Мать моя по тогдашнему времени была женщина весьма образованная и потому полагаю, что она своим умом и добрым сердцем сумела вселить во мне любовь к себе выше детской. К предсмертным словам «будь честным», я и поднесь свято исполняю. После похорон, прямо с кладбища, одна приятельница моей матери взяла меня к себе в дом к своим детям, одинаковаго со мною возраста, с которыми я был очень дружен в счастливое мое время. На другой день моего переселения в чужой дом был светлый праздник Воскресения Христова, столь приятный для всех детей, но я его встретил самым грустным образом; со мной сделался бред и хотя меня окружили самым тщательным уходом и доктор не переставал посещать меня во все время моей болезни, однако, я пролежал два месяца. После выздоровления я пробыл в этом доме еще некоторое время и, затемь, меня отвезли к отчиму, в деревню, где была расположена его рота.
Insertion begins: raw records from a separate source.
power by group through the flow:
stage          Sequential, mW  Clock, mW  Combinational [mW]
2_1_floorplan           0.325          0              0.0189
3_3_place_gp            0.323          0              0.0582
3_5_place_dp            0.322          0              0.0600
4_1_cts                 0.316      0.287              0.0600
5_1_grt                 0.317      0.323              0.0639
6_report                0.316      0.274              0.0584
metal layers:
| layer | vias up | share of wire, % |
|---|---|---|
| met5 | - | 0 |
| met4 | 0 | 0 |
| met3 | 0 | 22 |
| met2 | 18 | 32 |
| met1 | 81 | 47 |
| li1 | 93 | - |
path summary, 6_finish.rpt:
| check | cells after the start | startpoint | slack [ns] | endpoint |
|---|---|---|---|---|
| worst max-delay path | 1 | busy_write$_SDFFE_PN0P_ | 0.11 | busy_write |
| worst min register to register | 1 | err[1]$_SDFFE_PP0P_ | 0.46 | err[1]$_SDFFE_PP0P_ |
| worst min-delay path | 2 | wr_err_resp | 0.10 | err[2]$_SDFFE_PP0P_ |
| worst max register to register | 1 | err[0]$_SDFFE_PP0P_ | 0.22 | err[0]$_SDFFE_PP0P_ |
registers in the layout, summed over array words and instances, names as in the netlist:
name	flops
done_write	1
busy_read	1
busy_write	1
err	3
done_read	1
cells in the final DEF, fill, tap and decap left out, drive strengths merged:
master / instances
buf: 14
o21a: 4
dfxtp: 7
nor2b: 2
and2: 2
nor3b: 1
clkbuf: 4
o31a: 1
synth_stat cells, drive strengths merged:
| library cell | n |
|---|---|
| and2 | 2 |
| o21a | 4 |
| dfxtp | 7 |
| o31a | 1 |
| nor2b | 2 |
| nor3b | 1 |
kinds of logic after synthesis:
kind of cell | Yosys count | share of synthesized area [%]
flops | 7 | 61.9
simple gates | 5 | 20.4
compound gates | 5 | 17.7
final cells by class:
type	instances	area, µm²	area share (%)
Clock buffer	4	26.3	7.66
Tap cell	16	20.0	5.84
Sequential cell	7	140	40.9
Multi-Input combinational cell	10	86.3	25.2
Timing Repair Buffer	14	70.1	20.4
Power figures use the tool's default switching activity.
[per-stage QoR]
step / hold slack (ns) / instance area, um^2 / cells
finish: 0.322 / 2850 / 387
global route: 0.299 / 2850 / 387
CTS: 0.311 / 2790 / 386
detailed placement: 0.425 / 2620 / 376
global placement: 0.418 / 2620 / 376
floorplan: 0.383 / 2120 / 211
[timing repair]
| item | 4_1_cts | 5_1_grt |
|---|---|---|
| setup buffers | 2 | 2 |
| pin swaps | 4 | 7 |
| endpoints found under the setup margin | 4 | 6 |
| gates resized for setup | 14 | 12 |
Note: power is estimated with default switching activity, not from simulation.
File: src/ninjin_pkg.sv
`default_nettype none

package ninjin_pkg;

  // ==============================
  // host request direction
  // ==============================
  localparam logic DDR_READ  = 1'b0;
  localparam logic DDR_WRITE = 1'b1;

  // ==============================
  // axi response codes
  // ==============================
  // bit 1 set means the slave flagged an error
  localparam logic [1:0] RESP_OKAY   = 2'b00;
  localparam logic [1:0] RESP_SLVERR = 2'b10;
  localparam logic [1:0] RESP_DECERR = 2'b11;

  // bit positions in the err word
  localparam int ERR_ANY   = 0;
  localparam int ERR_RRESP = 1;
  localparam int ERR_WRESP = 2;

  // bits needed to hold value, e.g. 255 -> 8
  function automatic int clogb2(input int value);
    int v;
    int n;
    v = value;
    n = 0;
    while (v > 0) begin
      n = n + 1;
      v = v >> 1;
    end
    return n;
  endfunction

endpackage

`default_nettype wire
File: src/ninjin_axi_write.sv
`timescale 1ns/100ps
`default_nettype none

module ninjin_axi_write #(
  parameter int DATA_WIDTH     = 32,
  parameter int ADDR_WIDTH     = 32,
  parameter int MEM_ADDR_WIDTH = 10,
  parameter int IDX_WIDTH      = 8
) (
  input  logic                      clk,
  input  logic                      xrst,
  input  logic                      wr_start,
  input  logic [MEM_ADDR_WIDTH-1:0] wr_base,
  input  logic [MEM_ADDR_WIDTH-1:0] wr_len,
  output logic [ADDR_WIDTH-1:0]     awaddr,
  output logic [7:0]                awlen,
  output logic                      awvalid,
  input  logic                      awready,
  output logic [DATA_WIDTH-1:0]     wdata,
  output logic                      wlast,
  output logic                      wvalid,
  input  logic                      wready,
  input  logic [1:0]                bresp,
  input  logic                      bvalid,
  output logic                      bready,
  output logic [MEM_ADDR_WIDTH-1:0] ram_raddr,
  input  logic [DATA_WIDTH-1:0]     ram_rdata,
  output logic                      wr_end,
  output logic                      wr_err_resp
);

  import ninjin_pkg::*;

  localparam int BYTE_SHIFT = clogb2(DATA_WIDTH / 8 - 1);

  logic                      aw_hs;
  logic                      w_hs;
  logic                      b_hs;
  logic                      prefetch;
  logic [MEM_ADDR_WIDTH-1:0] len_m1;
  logic [IDX_WIDTH-1:0]      beat_idx;
  logic [IDX_WIDTH-1:0]      last_idx;

  assign aw_hs = awvalid && awready;
  assign w_hs  = wvalid && wready;
  assign b_hs  = bvalid && bready;

  // ==============================
  // write address
  // ==============================
  assign len_m1 = wr_len - 1'b1;
  assign awaddr = ADDR_WIDTH'(wr_base) << BYTE_SHIFT;
  assign awlen  = len_m1[7:0];

  always_ff @(posedge clk) begin
    if (!xrst) begin
      awvalid <= 1'b0;
    end else if (wr_start) begin
      awvalid <= 1'b1;
    end else if (aw_hs) begin
      awvalid <= 1'b0;
    end
  end

  // ==============================
  // write data
  // ==============================
  // ram read port has one cycle latency, so the first word needs
  // one prefetch cycle before wvalid
  assign last_idx = len_m1[IDX_WIDTH-1:0];
  assign wdata    = ram_rdata;
  assign wlast    = wvalid && (beat_idx == last_idx);

  // next word only once the current beat is taken,
  // a stalled beat keeps rereading its own word
  assign ram_raddr = wr_base + MEM_ADDR_WIDTH'(beat_idx) + MEM_ADDR_WIDTH'(w_hs);

  always_ff @(posedge clk) begin
    if (!xrst) begin
      prefetch <= 1'b0;
      wvalid   <= 1'b0;
    end else begin
      prefetch <= aw_hs;
      if (prefetch) begin
        wvalid <= 1'b1;
      end else if (w_hs && wlast) begin
        wvalid <= 1'b0;
      end
    end
  end

  always_ff @(posedge clk) begin
    if (!xrst) begin
      beat_idx <= '0;
    end else if (wr_start) begin
      beat_idx <= '0;
    end else if (w_hs) begin
      beat_idx <= beat_idx + 1'b1;
    end
  end

  // ==============================
  // write response
  // ==============================
  assign wr_end      = b_hs;
  assign wr_err_resp = b_hs && bresp[1];

  always_ff @(posedge clk) begin
    if (!xrst) begin
      bready <= 1'b0;
    end else if (w_hs && wlast) begin
      bready <= 1'b1;
    end else if (b_hs) begin
      bready <= 1'b0;
    end
  end

endmodule

`default_nettype wire
[src/ninjin_pkg.sv]
`default_nettype none

package ninjin_pkg;

  // ==============================
  // host request direction
  // ==============================
  localparam logic DDR_READ  = 1'b0;
  localparam logic DDR_WRITE = 1'b1;

  // ==============================
  // axi response codes
  // ==============================
  // bit 1 set means the slave flagged an error
  localparam logic [1:0] RESP_OKAY   = 2'b00;
  localparam logic [1:0] RESP_SLVERR = 2'b10;
  localparam logic [1:0] RESP_DECERR = 2'b11;

  // bit positions in the err word
  localparam int ERR_ANY   = 0;
  localparam int ERR_RRESP = 1;
  localparam int ERR_WRESP = 2;

  // bits needed to hold value, e.g. 255 -> 8
  function automatic int clogb2(input int value);
    int v;
    int n;
    v = value;
    n = 0;
    while (v > 0) begin
      n = n + 1;
      v = v >> 1;
    end
    return n;
  endfunction

endpackage

`default_nettype wire
[src/ninjin_req_decode.sv]
`timescale 1ns/100ps
`default_nettype none

module ninjin_req_decode #(
  parameter int MEM_ADDR_WIDTH = 10
) (
  input  logic                      clk,
  input  logic                      xrst,
  input  logic                      ddr_req,
  input  logic                      ddr_mode,
  input  logic [MEM_ADDR_WIDTH-1:0] ddr_base,
  input  logic [MEM_ADDR_WIDTH-1:0] ddr_len,
  input  logic                      busy_read,
  input  logic                      busy_write,
  output logic                      rd_start,
  output logic                      wr_start,
  output logic [MEM_ADDR_WIDTH-1:0] rd_base,
  output logic [MEM_ADDR_WIDTH-1:0] rd_len,
  output logic [MEM_ADDR_WIDTH-1:0] wr_base,
  output logic [MEM_ADDR_WIDTH-1:0] wr_len
);

  import ninjin_pkg::*;

  logic req_d;
  logic req_edge;
  logic rd_accept;
  logic wr_accept;

  assign req_edge  = ddr_req && !req_d;
  // an edge into a busy direction is dropped
  assign rd_accept = req_edge && (ddr_mode == DDR_READ) && !busy_read;
  assign wr_accept = req_edge && (ddr_mode == DDR_WRITE) && !busy_write;

  always_ff @(posedge clk) begin
    if (!xrst) begin
      req_d    <= 1'b0;
      rd_start <= 1'b0;
      wr_start <= 1'b0;
    end else begin
      req_d    <= ddr_req;
      rd_start <= rd_accept;
      wr_start <= wr_accept;
    end
  end

  // per-direction request, held until the next accepted edge
  always_ff @(posedge clk) begin
    if (rd_accept) begin
      rd_base <= ddr_base;
      rd_len  <= ddr_len;
    end
    if (wr_accept) begin
      wr_base <= ddr_base;
      wr_len  <= ddr_len;
    end
  end

endmodule

`default_nettype wire
[src/flat_wrapper.sv]
// flat-port wrapper written by rule: the top's interface ports become plain ports
module ticker_flat import soc_pkg::*;
#(
    parameter int TICK_DIV = 4
)
  (clk_i, rst_n_i, irq_o, bus_address, bus_byteenable, bus_wrdata, bus_read, bus_write, bus_rddata);
  bus_if bus_i ();
  input  logic clk_i;
  input  logic rst_n_i;
  output logic irq_o;
  input wire logic [$bits(bus_i.address)-1:0] bus_address;
  input wire logic [$bits(bus_i.byteenable)-1:0] bus_byteenable;
  input wire logic [$bits(bus_i.wrdata)-1:0] bus_wrdata;
  input wire logic [$bits(bus_i.read)-1:0] bus_read;
  input wire logic [$bits(bus_i.write)-1:0] bus_write;
  output wire logic [$bits(bus_i.rddata)-1:0] bus_rddata;
  assign bus_i.address = bus_address;
  assign bus_i.byteenable = bus_byteenable;
  assign bus_i.wrdata = bus_wrdata;
  assign bus_i.read = bus_read;
  assign bus_i.write = bus_write;
  assign bus_rddata = bus_i.rddata;
  ticker #(.TICK_DIV(TICK_DIV)) u_core (.clk_i(clk_i), .rst_n_i(rst_n_i), .bus(bus_i), .irq_o(irq_o));
endmodule
$ cat src/design/soc_pkg.sv
package soc_pkg;

    // Bus widths
    localparam int ADDR_W = 32;
    localparam int DATA_W = 32;
    localparam int BE_W   = 4;

    // Window sizes as address bit counts
    localparam int RAM_WIN_W = 16;
    localparam int REG_WIN_W = 12;

    // Address map
    localparam logic [ADDR_W-1:0] RAM_BASE    = 32'h0000_0000;
    localparam logic [ADDR_W-1:0] GPIO_BASE   = 32'h1000_0000;
    localparam logic [ADDR_W-1:0] TICKER_BASE = 32'h1000_1000;

    localparam logic [DATA_W-1:0] UNMAPPED_DATA = 32'hDEAD_BEEF;

    // Register byte offsets inside a window
    localparam logic [REG_WIN_W-1:0] GPIO_OUT_OFS   = 12'h000;
    localparam logic [REG_WIN_W-1:0] GPIO_IN_OFS    = 12'h004;
    localparam logic [REG_WIN_W-1:0] TICK_COUNT_OFS = 12'h000;
    localparam logic [REG_WIN_W-1:0] TICK_CMP_OFS   = 12'h004;
    localparam logic [REG_WIN_W-1:0] TICK_CTRL_OFS  = 12'h008;

    typedef enum logic [1:0] {
        TGT_RAM,
        TGT_GPIO,
        TGT_TICKER,
        TGT_NONE
    } bus_target_e;

    typedef enum logic [1:0] {
        ARB_IDLE,
        ARB_IBUS_RD,
        ARB_DBUS_RD
    } arb_state_e;

    // Replace the enabled bytes of a register word
    function automatic logic [DATA_W-1:0] be_merge(input logic [DATA_W-1:0] old_word,
                                                   input logic [DATA_W-1:0] new_word,
                                                   input logic [BE_W-1:0]   be);
        logic [DATA_W-1:0] res;
        res = old_word;
        for (int b = 0; b < BE_W; b++) begin
            if (be[b]) begin
                res[8*b +: 8] = new_word[8*b +: 8];
            end
        end
        return res;
    endfunction

endpackage
==> src/design/soc_pkg.sv <==
package soc_pkg;

    // Bus widths
    localparam int ADDR_W = 32;
    localparam int DATA_W = 32;
    localparam int BE_W   = 4;

    // Window sizes as address bit counts
    localparam int RAM_WIN_W = 16;
    localparam int REG_WIN_W = 12;

    // Address map
    localparam logic [ADDR_W-1:0] RAM_BASE    = 32'h0000_0000;
    localparam logic [ADDR_W-1:0] GPIO_BASE   = 32'h1000_0000;
    localparam logic [ADDR_W-1:0] TICKER_BASE = 32'h1000_1000;

    localparam logic [DATA_W-1:0] UNMAPPED_DATA = 32'hDEAD_BEEF;

    // Register byte offsets inside a window
    localparam logic [REG_WIN_W-1:0] GPIO_OUT_OFS   = 12'h000;
    localparam logic [REG_WIN_W-1:0] GPIO_IN_OFS    = 12'h004;
    localparam logic [REG_WIN_W-1:0] TICK_COUNT_OFS = 12'h000;
    localparam logic [REG_WIN_W-1:0] TICK_CMP_OFS   = 12'h004;
    localparam logic [REG_WIN_W-1:0] TICK_CTRL_OFS  = 12'h008;

    typedef enum logic [1:0] {
        TGT_RAM,
        TGT_GPIO,
        TGT_TICKER,
        TGT_NONE
    } bus_target_e;

    typedef enum logic [1:0] {
        ARB_IDLE,
        ARB_IBUS_RD,
        ARB_DBUS_RD
    } arb_state_e;

    // Replace the enabled bytes of a register word
    function automatic logic [DATA_W-1:0] be_merge(input logic [DATA_W-1:0] old_word,
                                                   input logic [DATA_W-1:0] new_word,
                                                   input logic [BE_W-1:0]   be);
        logic [DATA_W-1:0] res;
        res = old_word;
        for (int b = 0; b < BE_W; b++) begin
            if (be[b]) begin
                res[8*b +: 8] = new_word[8*b +: 8];
            end
        end
        return res;
    endfunction

endpackage
==> src/design/bus_if.sv <==
`timescale 1ns/1ns

interface bus_if;
    import soc_pkg::*;

    logic [ADDR_W-1:0] address;
    logic [BE_W-1:0]   byteenable;
    logic [DATA_W-1:0] wrdata;
    logic              read;
    logic              write;
    logic [DATA_W-1:0] rddata;
    logic              stall;

    modport master (
        output address, byteenable, wrdata, read, write,
        input  rddata, stall
    );

    // RAM side can hold off the master
    modport ram_slave (
        input  address, byteenable, wrdata, read, write,
        output rddata, stall
    );

    // Register blocks answer in the request cycle
    modport reg_slave (
        input  address, byteenable, wrdata, read, write,
        output rddata
    );

endinterface

==> src/design/dbus_decoder.sv <==
`timescale 1ns/1ns

module dbus_decoder (
    input  logic [soc_pkg::ADDR_W-1:0] dbus_address_i,
    input  logic [soc_pkg::BE_W-1:0]   dbus_byteenable_i,
    input  logic [soc_pkg::DATA_W-1:0] dbus_wrdata_i,
    input  logic                       dbus_read_i,
    input  logic                       dbus_write_i,
    output logic [soc_pkg::DATA_W-1:0] dbus_rddata_o,
    output logic                       dbus_stall_o,
    bus_if.master                      ram_bus,
    bus_if.master                      gpio_bus,
    bus_if.master                      tick_bus
);
    import soc_pkg::*;

    bus_target_e tgt;
    logic        hit_ram;
    logic        hit_gpio;
    logic        hit_ticker;

    // ########################################################################
    // Address decode
    // ########################################################################

    assign hit_ram    = dbus_address_i[ADDR_W-1:RAM_WIN_W] ==
                        RAM_BASE[ADDR_W-1:RAM_WIN_W];
    assign hit_gpio   = dbus_address_i[ADDR_W-1:REG_WIN_W] ==
                        GPIO_BASE[ADDR_W-1:REG_WIN_W];
    assign hit_ticker = dbus_address_i[ADDR_W-1:REG_WIN_W] ==
                        TICKER_BASE[ADDR_W-1:REG_WIN_W];

    always_comb begin
        if (hit_ram) begin
            tgt = TGT_RAM;
        end else if (hit_gpio) begin
            tgt = TGT_GPIO;
        end else if (hit_ticker) begin
            tgt = TGT_TICKER;
        end else begin
            tgt = TGT_NONE;
        end
    end

    // ########################################################################
    // Request steering
    // ########################################################################

    // Payload goes everywhere, only the selected target sees a strobe
    assign ram_bus.address    = ADDR_W'(dbus_address_i[RAM_WIN_W-1:0]);
    assign ram_bus.byteenable = dbus_byteenable_i;
    assign ram_bus.wrdata     = dbus_wrdata_i;
    assign ram_bus.read       = dbus_read_i && (tgt == TGT_RAM);
    assign ram_bus.write      = dbus_write_i && (tgt == TGT_RAM);

    assign gpio_bus.address    = ADDR_W'(dbus_address_i[REG_WIN_W-1:0]);
    assign gpio_bus.byteenable = dbus_byteenable_i;
    assign gpio_bus.wrdata     = dbus_wrdata_i;
    assign gpio_bus.read       = dbus_read_i && (tgt == TGT_GPIO);
    assign gpio_bus.write      = dbus_write_i && (tgt == TGT_GPIO);

    assign tick_bus.address    = ADDR_W'(dbus_address_i[REG_WIN_W-1:0]);
    assign tick_bus.byteenable = dbus_byteenable_i;
    assign tick_bus.wrdata     = dbus_wrdata_i;
    assign tick_bus.read       = dbus_read_i && (tgt == TGT_TICKER);
    assign tick_bus.write      = dbus_write_i && (tgt == TGT_TICKER);

    // ########################################################################
    // Response return
    // ########################################################################

    always_comb begin
        case (tgt)
            TGT_RAM:    dbus_rddata_o = ram_bus.rddata;
            TGT_GPIO:   dbus_rddata_o = gpio_bus.rddata;
            TGT_TICKER: dbus_rddata_o = tick_bus.rddata;
            default:    dbus_rddata_o = UNMAPPED_DATA;
        endcase
    end

    // Only the RAM can hold off the CPU
    assign dbus_stall_o = (tgt == TGT_RAM) ? ram_bus.stall : 1'b0;

endmodule

==> src/flat_wrapper.sv <==
// flat-port wrapper written by rule: the top's interface ports become plain ports
module dbus_decoder_flat import soc_pkg::*;
  (dbus_address_i, dbus_byteenable_i, dbus_wrdata_i, dbus_read_i, dbus_write_i, dbus_rddata_o, dbus_stall_o, ram_bus_address, ram_bus_byteenable, ram_bus_wrdata, ram_bus_read, ram_bus_write, ram_bus_rddata, ram_bus_stall, gpio_bus_address, gpio_bus_byteenable, gpio_bus_wrdata, gpio_bus_read, gpio_bus_write, gpio_bus_rddata, gpio_bus_stall, tick_bus_address, tick_bus_byteenable, tick_bus_wrdata, tick_bus_read, tick_bus_write, tick_bus_rddata, tick_bus_stall);
  bus_if ram_bus_i ();
  bus_if gpio_bus_i ();
  bus_if tick_bus_i ();
  input  logic [soc_pkg::ADDR_W-1:0] dbus_address_i;
  input  logic [soc_pkg::BE_W-1:0] dbus_byteenable_i;
  input  logic [soc_pkg::DATA_W-1:0] dbus_wrdata_i;
  input  logic dbus_read_i;
  input  logic dbus_write_i;
  output logic [soc_pkg::DATA_W-1:0] dbus_rddata_o;
  output logic dbus_stall_o;
  output wire logic [$bits(ram_bus_i.address)-1:0] ram_bus_address;
  output wire logic [$bits(ram_bus_i.byteenable)-1:0] ram_bus_byteenable;
  output wire logic [$bits(ram_bus_i.wrdata)-1:0] ram_bus_wrdata;
  output wire logic [$bits(ram_bus_i.read)-1:0] ram_bus_read;
  output wire logic [$bits(ram_bus_i.write)-1:0] ram_bus_write;
  input wire logic [$bits(ram_bus_i.rddata)-1:0] ram_bus_rddata;
  input wire logic [$bits(ram_bus_i.stall)-1:0] ram_bus_stall;
  output wire logic [$bits(gpio_bus_i.address)-1:0] gpio_bus_address;
  output wire logic [$bits(gpio_bus_i.byteenable)-1:0] gpio_bus_byteenable;
  output wire logic [$bits(gpio_bus_i.wrdata)-1:0] gpio_bus_wrdata;
  output wire logic [$bits(gpio_bus_i.read)-1:0] gpio_bus_read;
  output wire logic [$bits(gpio_bus_i.write)-1:0] gpio_bus_write;
  input wire logic [$bits(gpio_bus_i.rddata)-1:0] gpio_bus_rddata;
  input wire logic [$bits(gpio_bus_i.stall)-1:0] gpio_bus_stall;
  output wire logic [$bits(tick_bus_i.address)-1:0] tick_bus_address;
  output wire logic [$bits(tick_bus_i.byteenable)-1:0] tick_bus_byteenable;
  output wire logic [$bits(tick_bus_i.wrdata)-1:0] tick_bus_wrdata;
  output wire logic [$bits(tick_bus_i.read)-1:0] tick_bus_read;
  output wire logic [$bits(tick_bus_i.write)-1:0] tick_bus_write;
  input wire logic [$bits(tick_bus_i.rddata)-1:0] tick_bus_rddata;
  input wire logic [$bits(tick_bus_i.stall)-1:0] tick_bus_stall;
  assign ram_bus_address = ram_bus_i.address;
  assign ram_bus_byteenable = ram_bus_i.byteenable;
  assign ram_bus_wrdata = ram_bus_i.wrdata;
  assign ram_bus_read = ram_bus_i.read;
  assign ram_bus_write = ram_bus_i.write;
  assign ram_bus_i.rddata = ram_bus_rddata;
  assign ram_bus_i.stall = ram_bus_stall;
  assign gpio_bus_address = gpio_bus_i.address;
  assign gpio_bus_byteenable = gpio_bus_i.byteenable;
  assign gpio_bus_wrdata = gpio_bus_i.wrdata;
  assign gpio_bus_read = gpio_bus_i.read;
  assign gpio_bus_write = gpio_bus_i.write;
  assign gpio_bus_i.rddata = gpio_bus_rddata;
  assign gpio_bus_i.stall = gpio_bus_stall;
  assign tick_bus_address = tick_bus_i.address;
  assign tick_bus_byteenable = tick_bus_i.byteenable;
  assign tick_bus_wrdata = tick_bus_i.wrdata;
  assign tick_bus_read = tick_bus_i.read;
  assign tick_bus_write = tick_bus_i.write;
  assign tick_bus_i.rddata = tick_bus_rddata;
  assign tick_bus_i.stall = tick_bus_stall;
  dbus_decoder u_core (.dbus_address_i(dbus_address_i), .dbus_byteenable_i(dbus_byteenable_i), .dbus_wrdata_i(dbus_wrdata_i), .dbus_read_i(dbus_read_i), .dbus_write_i(dbus_write_i), .dbus_rddata_o(dbus_rddata_o), .dbus_stall_o(dbus_stall_o), .ram_bus(ram_bus_i), .gpio_bus(gpio_bus_i), .tick_bus(tick_bus_i));
endmodule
Отчим сначала меня попрежнему ласкал, а я попрежнему его ненавидел, хотя мне каждый день все твердили, что я должен его любить; затем, отчим сталь делаться ко мне все холоднее и холоднее, перестал меня ласкать и делать подарки, но все-таки учителя нанял, так как мне пошел уже седьмой год. Быть может, читатель подумает, что такая неблагодарность моя к отчиму происходила от моей нравственной испорченности; неть, напротив, я был самое доброе дитя, какого только могут желать родители; но я ненавидел отчима прежде безотчетно, и после уже сознательно за то, что он крепко и часто наказывал солдат, которых я любил равно, как и они меня. Не понимаю для чего он, после смерти матери, любил наказывать солдат возле своей квартиры, и хотя я уходил от окон, но несчастныя жертвы своим криком и мольбой о помиловании раздирали мне душу. Я пробовал несколько раз просить его, чтобы он смиловался над страдальцами, но никогда не успевал в этом, и он меня всякий раз грубо отталкивал и прогонял.

II

Распоряжение правительства об отдаче меня в Екатеринославское сиротское отделение военных кантонистов.— Отправление меня к месту назначения по-этапу.— Неожиданный благотворитель.— Поход до Kиeвa.— Жизнь в этом городе .— Первое знакомство с кантонистами.— Кража у меня кошелька с деньгами.— Затруднительное положение.— Выгодный промысел. — Выступление из Kиeвa.— Путевыя приключения.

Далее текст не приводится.